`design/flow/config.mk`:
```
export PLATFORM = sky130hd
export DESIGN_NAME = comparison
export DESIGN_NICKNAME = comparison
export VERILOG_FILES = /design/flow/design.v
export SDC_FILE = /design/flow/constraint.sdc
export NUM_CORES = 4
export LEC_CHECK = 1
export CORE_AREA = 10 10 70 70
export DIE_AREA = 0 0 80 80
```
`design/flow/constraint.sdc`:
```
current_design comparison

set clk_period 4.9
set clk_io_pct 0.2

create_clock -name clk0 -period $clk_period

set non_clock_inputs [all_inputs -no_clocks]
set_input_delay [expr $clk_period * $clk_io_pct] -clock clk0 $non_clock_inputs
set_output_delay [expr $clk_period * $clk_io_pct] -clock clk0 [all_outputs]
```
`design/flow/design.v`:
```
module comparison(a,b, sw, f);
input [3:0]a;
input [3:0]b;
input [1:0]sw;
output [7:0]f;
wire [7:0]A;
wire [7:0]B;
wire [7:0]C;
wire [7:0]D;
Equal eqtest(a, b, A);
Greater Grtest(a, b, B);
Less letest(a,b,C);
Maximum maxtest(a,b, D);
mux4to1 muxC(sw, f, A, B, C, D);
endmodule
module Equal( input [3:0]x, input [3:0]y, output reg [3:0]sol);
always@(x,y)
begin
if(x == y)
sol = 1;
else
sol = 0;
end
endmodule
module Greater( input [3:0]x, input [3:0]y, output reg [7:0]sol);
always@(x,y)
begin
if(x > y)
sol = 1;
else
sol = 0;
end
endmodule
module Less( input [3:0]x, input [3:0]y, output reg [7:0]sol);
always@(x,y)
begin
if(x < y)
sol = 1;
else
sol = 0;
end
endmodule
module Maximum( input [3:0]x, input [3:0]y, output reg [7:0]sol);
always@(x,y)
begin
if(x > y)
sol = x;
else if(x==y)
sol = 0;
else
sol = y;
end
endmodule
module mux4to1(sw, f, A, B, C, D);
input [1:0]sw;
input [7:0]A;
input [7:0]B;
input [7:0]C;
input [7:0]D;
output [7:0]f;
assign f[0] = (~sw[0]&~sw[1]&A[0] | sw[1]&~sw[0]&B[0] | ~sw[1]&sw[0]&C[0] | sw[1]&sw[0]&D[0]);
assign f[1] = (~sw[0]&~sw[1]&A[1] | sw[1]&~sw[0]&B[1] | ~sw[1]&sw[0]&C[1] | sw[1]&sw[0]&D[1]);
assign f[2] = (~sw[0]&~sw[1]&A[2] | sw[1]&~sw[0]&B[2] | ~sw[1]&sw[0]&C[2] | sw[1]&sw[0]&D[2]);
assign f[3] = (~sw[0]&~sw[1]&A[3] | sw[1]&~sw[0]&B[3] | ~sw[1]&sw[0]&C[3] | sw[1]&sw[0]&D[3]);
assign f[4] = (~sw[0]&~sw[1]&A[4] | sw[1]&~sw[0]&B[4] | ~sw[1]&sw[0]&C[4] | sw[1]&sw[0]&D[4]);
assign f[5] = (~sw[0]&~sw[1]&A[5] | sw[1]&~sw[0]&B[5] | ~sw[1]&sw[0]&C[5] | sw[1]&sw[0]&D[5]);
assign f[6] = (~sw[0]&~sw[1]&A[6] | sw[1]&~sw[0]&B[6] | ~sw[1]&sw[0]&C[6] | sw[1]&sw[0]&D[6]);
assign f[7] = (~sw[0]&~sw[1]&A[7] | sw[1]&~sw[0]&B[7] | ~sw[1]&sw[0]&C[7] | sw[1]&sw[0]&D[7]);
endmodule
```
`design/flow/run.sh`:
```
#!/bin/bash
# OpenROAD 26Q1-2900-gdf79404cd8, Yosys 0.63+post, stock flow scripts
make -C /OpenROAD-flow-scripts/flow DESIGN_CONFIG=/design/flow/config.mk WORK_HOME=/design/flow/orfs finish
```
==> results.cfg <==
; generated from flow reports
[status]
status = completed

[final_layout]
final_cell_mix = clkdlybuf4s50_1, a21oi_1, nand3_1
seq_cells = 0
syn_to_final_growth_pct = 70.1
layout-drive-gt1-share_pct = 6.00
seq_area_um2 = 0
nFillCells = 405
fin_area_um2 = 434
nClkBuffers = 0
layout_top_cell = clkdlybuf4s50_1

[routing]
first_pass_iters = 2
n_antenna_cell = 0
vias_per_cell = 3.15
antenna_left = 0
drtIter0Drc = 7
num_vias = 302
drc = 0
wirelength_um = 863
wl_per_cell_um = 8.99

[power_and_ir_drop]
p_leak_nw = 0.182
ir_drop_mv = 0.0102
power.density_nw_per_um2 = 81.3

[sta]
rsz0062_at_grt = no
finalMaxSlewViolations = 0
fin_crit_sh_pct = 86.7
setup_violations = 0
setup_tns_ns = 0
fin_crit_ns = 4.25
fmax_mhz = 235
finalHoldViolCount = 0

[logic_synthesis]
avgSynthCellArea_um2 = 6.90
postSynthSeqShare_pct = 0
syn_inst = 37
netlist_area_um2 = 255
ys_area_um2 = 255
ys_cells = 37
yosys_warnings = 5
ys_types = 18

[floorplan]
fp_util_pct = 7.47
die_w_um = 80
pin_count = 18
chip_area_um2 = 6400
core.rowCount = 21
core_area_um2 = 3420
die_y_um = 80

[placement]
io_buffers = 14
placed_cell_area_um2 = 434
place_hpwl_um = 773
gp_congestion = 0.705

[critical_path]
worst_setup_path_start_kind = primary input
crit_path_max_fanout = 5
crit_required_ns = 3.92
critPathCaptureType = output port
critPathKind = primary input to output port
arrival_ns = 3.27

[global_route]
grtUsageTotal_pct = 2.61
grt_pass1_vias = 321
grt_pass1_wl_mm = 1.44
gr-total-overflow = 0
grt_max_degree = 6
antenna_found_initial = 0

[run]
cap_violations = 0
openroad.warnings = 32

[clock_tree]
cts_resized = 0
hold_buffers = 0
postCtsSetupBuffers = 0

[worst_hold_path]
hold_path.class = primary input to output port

==================================================

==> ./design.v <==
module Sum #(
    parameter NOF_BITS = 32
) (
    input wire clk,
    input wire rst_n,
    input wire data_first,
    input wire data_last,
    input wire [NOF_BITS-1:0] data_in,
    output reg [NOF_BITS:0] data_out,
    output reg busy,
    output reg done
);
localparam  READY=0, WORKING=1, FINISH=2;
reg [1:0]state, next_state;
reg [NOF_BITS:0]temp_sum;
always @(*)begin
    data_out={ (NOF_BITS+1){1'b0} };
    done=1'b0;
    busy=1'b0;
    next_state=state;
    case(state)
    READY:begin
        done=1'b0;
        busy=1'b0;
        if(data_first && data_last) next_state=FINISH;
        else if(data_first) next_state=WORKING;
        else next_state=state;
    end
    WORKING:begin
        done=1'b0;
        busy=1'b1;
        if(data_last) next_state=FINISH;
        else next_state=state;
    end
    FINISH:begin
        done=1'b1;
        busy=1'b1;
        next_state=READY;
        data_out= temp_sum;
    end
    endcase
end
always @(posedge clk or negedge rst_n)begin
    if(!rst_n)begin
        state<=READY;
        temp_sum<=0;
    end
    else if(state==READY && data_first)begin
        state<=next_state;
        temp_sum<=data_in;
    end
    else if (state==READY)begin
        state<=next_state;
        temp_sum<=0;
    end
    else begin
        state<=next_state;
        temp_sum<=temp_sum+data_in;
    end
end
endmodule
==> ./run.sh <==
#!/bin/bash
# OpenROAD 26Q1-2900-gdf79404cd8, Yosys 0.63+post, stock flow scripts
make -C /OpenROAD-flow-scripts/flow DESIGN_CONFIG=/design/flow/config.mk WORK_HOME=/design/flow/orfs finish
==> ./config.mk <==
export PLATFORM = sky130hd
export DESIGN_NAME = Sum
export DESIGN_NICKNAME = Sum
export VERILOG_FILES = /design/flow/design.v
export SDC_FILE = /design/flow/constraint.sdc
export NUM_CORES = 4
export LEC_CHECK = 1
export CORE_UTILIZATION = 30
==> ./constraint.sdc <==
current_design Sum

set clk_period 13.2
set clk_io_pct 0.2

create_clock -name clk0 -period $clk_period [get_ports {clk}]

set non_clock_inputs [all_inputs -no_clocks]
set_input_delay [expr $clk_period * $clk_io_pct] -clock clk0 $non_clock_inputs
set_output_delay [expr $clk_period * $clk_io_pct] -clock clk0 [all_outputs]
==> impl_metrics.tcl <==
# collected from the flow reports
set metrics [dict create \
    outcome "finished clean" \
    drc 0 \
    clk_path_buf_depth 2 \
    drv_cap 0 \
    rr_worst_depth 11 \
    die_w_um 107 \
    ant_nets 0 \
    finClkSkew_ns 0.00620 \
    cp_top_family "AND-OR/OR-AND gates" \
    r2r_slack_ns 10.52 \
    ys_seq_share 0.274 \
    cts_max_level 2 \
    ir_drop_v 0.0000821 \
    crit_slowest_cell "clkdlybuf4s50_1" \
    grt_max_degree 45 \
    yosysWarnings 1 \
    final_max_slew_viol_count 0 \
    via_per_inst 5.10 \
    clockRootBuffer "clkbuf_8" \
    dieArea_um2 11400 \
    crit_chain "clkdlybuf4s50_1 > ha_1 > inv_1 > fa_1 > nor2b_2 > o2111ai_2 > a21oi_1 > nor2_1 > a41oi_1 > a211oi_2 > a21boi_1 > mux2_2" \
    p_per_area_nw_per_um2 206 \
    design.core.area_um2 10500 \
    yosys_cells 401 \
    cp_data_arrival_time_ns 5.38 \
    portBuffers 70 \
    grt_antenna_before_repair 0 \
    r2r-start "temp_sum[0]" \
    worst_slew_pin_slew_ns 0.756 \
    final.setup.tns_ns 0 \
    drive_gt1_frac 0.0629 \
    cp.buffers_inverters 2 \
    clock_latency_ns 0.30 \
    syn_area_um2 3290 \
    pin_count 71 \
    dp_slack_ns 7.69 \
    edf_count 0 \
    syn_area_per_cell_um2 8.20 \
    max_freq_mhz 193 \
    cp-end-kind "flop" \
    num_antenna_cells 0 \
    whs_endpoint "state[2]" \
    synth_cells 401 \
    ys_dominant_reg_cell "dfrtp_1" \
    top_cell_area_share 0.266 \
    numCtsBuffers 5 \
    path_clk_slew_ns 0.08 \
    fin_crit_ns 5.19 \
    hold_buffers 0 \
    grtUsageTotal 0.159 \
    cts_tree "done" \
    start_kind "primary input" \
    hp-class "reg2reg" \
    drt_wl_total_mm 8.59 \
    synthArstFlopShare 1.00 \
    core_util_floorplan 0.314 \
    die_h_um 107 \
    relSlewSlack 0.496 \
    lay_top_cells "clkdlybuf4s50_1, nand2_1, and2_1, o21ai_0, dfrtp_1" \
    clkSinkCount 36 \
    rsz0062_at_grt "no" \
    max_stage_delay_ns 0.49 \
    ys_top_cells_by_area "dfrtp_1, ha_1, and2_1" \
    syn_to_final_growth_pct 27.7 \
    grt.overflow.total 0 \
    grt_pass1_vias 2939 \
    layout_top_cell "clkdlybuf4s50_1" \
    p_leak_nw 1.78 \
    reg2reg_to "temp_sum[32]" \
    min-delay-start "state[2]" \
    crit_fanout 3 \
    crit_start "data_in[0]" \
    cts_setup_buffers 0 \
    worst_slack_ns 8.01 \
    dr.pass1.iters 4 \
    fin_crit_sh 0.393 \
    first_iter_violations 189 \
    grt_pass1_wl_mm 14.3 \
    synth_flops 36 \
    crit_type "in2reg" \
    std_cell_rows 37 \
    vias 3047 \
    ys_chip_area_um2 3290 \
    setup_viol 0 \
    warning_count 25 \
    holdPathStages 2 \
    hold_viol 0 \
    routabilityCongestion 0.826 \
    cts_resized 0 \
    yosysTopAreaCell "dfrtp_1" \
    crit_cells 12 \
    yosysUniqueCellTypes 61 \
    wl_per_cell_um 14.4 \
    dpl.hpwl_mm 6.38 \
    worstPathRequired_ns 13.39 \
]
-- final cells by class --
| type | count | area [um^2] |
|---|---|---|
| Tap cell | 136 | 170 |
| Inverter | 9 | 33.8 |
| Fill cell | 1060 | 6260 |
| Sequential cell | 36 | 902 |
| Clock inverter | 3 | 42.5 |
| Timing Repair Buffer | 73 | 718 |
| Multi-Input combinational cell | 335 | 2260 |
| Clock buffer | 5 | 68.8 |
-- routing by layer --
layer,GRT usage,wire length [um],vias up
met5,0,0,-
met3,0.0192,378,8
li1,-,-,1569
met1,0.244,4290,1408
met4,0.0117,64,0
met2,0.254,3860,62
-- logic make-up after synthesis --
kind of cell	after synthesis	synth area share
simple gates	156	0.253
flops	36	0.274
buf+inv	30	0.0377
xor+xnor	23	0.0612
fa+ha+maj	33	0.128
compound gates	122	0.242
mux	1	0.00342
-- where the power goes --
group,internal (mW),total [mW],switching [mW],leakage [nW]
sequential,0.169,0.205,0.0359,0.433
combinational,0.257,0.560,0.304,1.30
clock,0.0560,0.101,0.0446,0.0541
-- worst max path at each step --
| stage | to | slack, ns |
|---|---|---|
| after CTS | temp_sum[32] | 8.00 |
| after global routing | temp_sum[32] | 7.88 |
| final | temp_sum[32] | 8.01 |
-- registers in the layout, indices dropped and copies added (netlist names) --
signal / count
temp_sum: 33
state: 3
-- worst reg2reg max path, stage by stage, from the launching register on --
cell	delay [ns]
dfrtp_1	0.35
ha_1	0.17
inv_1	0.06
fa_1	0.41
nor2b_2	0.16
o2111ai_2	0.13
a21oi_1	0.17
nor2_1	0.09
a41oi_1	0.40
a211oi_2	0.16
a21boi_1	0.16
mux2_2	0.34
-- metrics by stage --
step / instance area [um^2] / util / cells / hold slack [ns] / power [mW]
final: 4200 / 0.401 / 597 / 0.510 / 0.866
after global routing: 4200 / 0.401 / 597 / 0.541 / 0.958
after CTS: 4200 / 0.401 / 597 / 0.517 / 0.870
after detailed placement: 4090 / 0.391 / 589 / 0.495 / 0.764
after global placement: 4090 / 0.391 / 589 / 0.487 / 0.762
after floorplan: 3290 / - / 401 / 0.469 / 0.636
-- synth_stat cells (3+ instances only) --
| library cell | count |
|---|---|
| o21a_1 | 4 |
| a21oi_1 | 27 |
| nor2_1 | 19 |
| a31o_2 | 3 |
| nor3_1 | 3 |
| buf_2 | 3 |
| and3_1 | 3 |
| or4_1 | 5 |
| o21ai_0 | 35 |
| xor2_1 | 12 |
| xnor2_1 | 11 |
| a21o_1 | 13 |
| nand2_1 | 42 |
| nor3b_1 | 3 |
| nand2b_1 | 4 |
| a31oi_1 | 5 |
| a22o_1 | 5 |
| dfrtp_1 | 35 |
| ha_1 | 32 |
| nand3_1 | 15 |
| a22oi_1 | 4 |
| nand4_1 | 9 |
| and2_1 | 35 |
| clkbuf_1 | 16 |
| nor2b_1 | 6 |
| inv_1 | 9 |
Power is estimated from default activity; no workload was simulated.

==================================================

> Work to complete
Filter the entries and keep only the lines holding "config".

> Solution for this task
`design/flow/config.mk`:
make -C /OpenROAD-flow-scripts/flow DESIGN_CONFIG=/design/flow/config.mk WORK_HOME=/design/flow/orfs finish
make -C /OpenROAD-flow-scripts/flow DESIGN_CONFIG=/design/flow/config.mk WORK_HOME=/design/flow/orfs finish
==> ./config.mk <==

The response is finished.